The White House on Tuesday reiterated that it thinks the World Health Organization should take the lead on a subsequent investigation, despite concerns that the agency is too reliant on international cooperation.
The Chinese government won’t easily allow more access to the Wuhan lab, and some think the Biden administration should be the ones to press it into doing so.
Still, top U.S. public health officials and experts are increasingly lending credibility to the need for a deeper investigation into the origins of the coronavirus, but concerns remain that politics could cloud any conclusions, and even result in a backlash against further public health research.
“The politicians ought to step back and let the people that do this for a living, you know, the scientists and the experts, figure out what happened,” said Georges Benjamin, executive director of the American Public Health Association.

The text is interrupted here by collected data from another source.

File: src/rtl/ccd_clkgen_pkg.sv
package ccd_clkgen_pkg;

  // Position of the line counter within one line
  typedef enum logic [1:0] {
    LP_SETUP = 2'd0,
    LP_GATE  = 2'd1,
    LP_HOLD  = 2'd2,
    LP_SHIFT = 2'd3
  } line_phase_e;

  // One set of sensor drive levels
  typedef struct packed {
    logic shift_a;
    logic gate;
    logic nrst;
    logic clamp;
  } drive_t;

  localparam drive_t DRIVE_PARKED = '{shift_a: 1'b1, gate: 1'b0, nrst: 1'b0, clamp: 1'b0};

endpackage

File: src/rtl/ccd_clkgen_line_seq.sv
module ccd_clkgen_line_seq
  import ccd_clkgen_pkg::*;
#(
  parameter int LINE_CLKS  = 110000,
  parameter int SETUP_CLKS = 2,
  parameter int GATE_CLKS  = 100,
  parameter int HOLD_CLKS  = 38
) (
  input  logic        clk,
  input  logic        rst_n,
  output line_phase_e phase,
  output logic        pix_restart
);
  localparam int LW      = $clog2(LINE_CLKS);
  localparam int GATE_AT = SETUP_CLKS;
  localparam int HOLD_AT = SETUP_CLKS + GATE_CLKS;
  localparam int WIN     = SETUP_CLKS + GATE_CLKS + HOLD_CLKS;

  logic [LW-1:0] pos;
  logic          pos_last;

  assign pos_last = (pos == LW'(LINE_CLKS - 1));

  always_ff @(posedge clk) begin
    if (!rst_n)        pos <= '0;
    else if (pos_last) pos <= '0;
    else               pos <= pos + 1'b1;
  end

  always_comb begin
    if (int'(pos) < GATE_AT)      phase = LP_SETUP;
    else if (int'(pos) < HOLD_AT) phase = LP_GATE;
    else if (int'(pos) < WIN)     phase = LP_HOLD;
    else                          phase = LP_SHIFT;
  end

  // the pixel timer restarts so that its offset 0 lands on the first shift cycle
  assign pix_restart = (pos == LW'(WIN - 1));


  pos_range_chk: assert property (@(posedge clk) disable iff (!rst_n)
    int'(pos) < LINE_CLKS);


  pos_wrap_chk: assert property (@(posedge clk) disable iff (!rst_n)
    $past(pos_last) && $past(rst_n) |-> pos == '0);

endmodule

“We’re in a very highly charged politicized environment, but that doesn’t do anybody any good … I think everybody needs to keep your powder dry until we know what happens, and that only happens by doing an honest, thoughtful investigation. And the only way to get it right is for the politician to not politicize it,” Benjamin added.

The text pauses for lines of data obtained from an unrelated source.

===== src/rtl/rtf_pkg.sv =====
package rtf_pkg;

  localparam int BYTE_W    = 8;
  localparam int FRAME_LEN = 7;

  typedef enum logic [2:0] {
    SLOT_START  = 3'd0,
    SLOT_DEC_LO = 3'd1,
    SLOT_DEC_HI = 3'd2,
    SLOT_ERR1   = 3'd3,
    SLOT_ERR2   = 3'd4,
    SLOT_SPARE  = 3'd5,
    SLOT_PARITY = 3'd6
  } slot_e;

  localparam logic [BYTE_W-1:0] SPARE_BYTE = 8'h00;

endpackage


===== src/rtl/rtf_field_sum.sv =====
module rtf_field_sum #(
  parameter int N_TRK = 8,
  parameter int N_CHM = 8,
  parameter int CNT_W = 2
) (
  input  logic [N_TRK*CNT_W-1:0] trk_cnt,
  input  logic [N_TRK-1:0]       trk_en,
  input  logic [N_CHM*CNT_W-1:0] chm_cnt,
  input  logic [N_CHM-1:0]       chm_en,
  output logic [CNT_W-1:0]       sum
);
  localparam int CNT_MAX = (1 << CNT_W) - 1;
  localparam int SUM_W   = $clog2((N_TRK + N_CHM) * CNT_MAX + 1);
  localparam logic [SUM_W-1:0] LIMIT = SUM_W'(CNT_MAX);

  logic [SUM_W-1:0] acc;

  always_comb begin
    acc = '0;
    for (int i = 0; i < N_TRK; i++) begin
      if (trk_en[i]) acc = acc + SUM_W'(trk_cnt[i*CNT_W +: CNT_W]);
    end
    for (int j = 0; j < N_CHM; j++) begin
      if (chm_en[j]) acc = acc + SUM_W'(chm_cnt[j*CNT_W +: CNT_W]);
    end
    sum = (acc > LIMIT) ? CNT_W'(CNT_MAX) : acc[CNT_W-1:0];
  end

endmodule


===== src/rtl/rtf_combiner.sv =====
module rtf_combiner #(
  parameter int N_TRK    = 8,
  parameter int N_CHM    = 8,
  parameter int TRK_W    = 16,
  parameter int CHM_W    = 8,
  parameter int CNT_W    = 2,
  parameter int CHM_BASE = 4
) (
  input  logic [N_TRK*TRK_W-1:0]         trk_words,
  input  logic [N_CHM*CHM_W-1:0]         chm_words,
  input  logic [N_TRK-1:0]               trk_en,
  input  logic [N_CHM-1:0]               chm_en,
  output logic [(TRK_W/CNT_W)*CNT_W-1:0] decision
);
  localparam int TRK_FIELDS = TRK_W / CNT_W;
  localparam int CHM_FIELDS = CHM_W / CNT_W;

  for (genvar k = 0; k < TRK_FIELDS; k++) begin : g_field
    logic [N_TRK*CNT_W-1:0] tf;
    logic [N_CHM*CNT_W-1:0] cf;

    for (genvar i = 0; i < N_TRK; i++) begin : g_trk
      assign tf[i*CNT_W +: CNT_W] = trk_words[i*TRK_W + k*CNT_W +: CNT_W];
    end

    if (k >= CHM_BASE && k < CHM_BASE + CHM_FIELDS) begin : g_has_chm
      for (genvar j = 0; j < N_CHM; j++) begin : g_chm
        assign cf[j*CNT_W +: CNT_W] = chm_words[j*CHM_W + (k-CHM_BASE)*CNT_W +: CNT_W];
      end
    end else begin : g_no_chm
      assign cf = '0;
    end

    rtf_field_sum #(.N_TRK(N_TRK), .N_CHM(N_CHM), .CNT_W(CNT_W)) u_sum (
      .trk_cnt (tf),
      .trk_en  (trk_en),
      .chm_cnt (cf),
      .chm_en  (chm_en),
      .sum     (decision[k*CNT_W +: CNT_W])
    );
  end

endmodule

A concern among some public health experts is that Republicans are calling for two investigative tracks that both indicate the virus was manufactured in a lab — one focused on the role of China, and the other focused on the role of U.S. agencies in potentially funding the research in the Wuhan lab that led to the creation of a “superbug.”
“The world deserves to know and needs to know where and how it started. The preponderance of evidence suggests it leaked from a lab in wuhan. COVID-19 is truly a supervirus, the product of lab manipulation,” Sen. Roger Marshall (R-Kan.) said on the Senate floor Tuesday.
But experts and officials have noted that even if the virus escaped from a lab, that doesn’t mean it was manufactured in one.
Fauci and NIH Director Francis Collins have pushed back on the notion that the NIH directly funded controversial “gain of function” research — when scientists make a virus more dangerous in order to study it — at the Wuhan lab.
“They were not approved by NIH to do gain-of-function research,” Collins said during a House Appropriations Committee hearing Tuesday.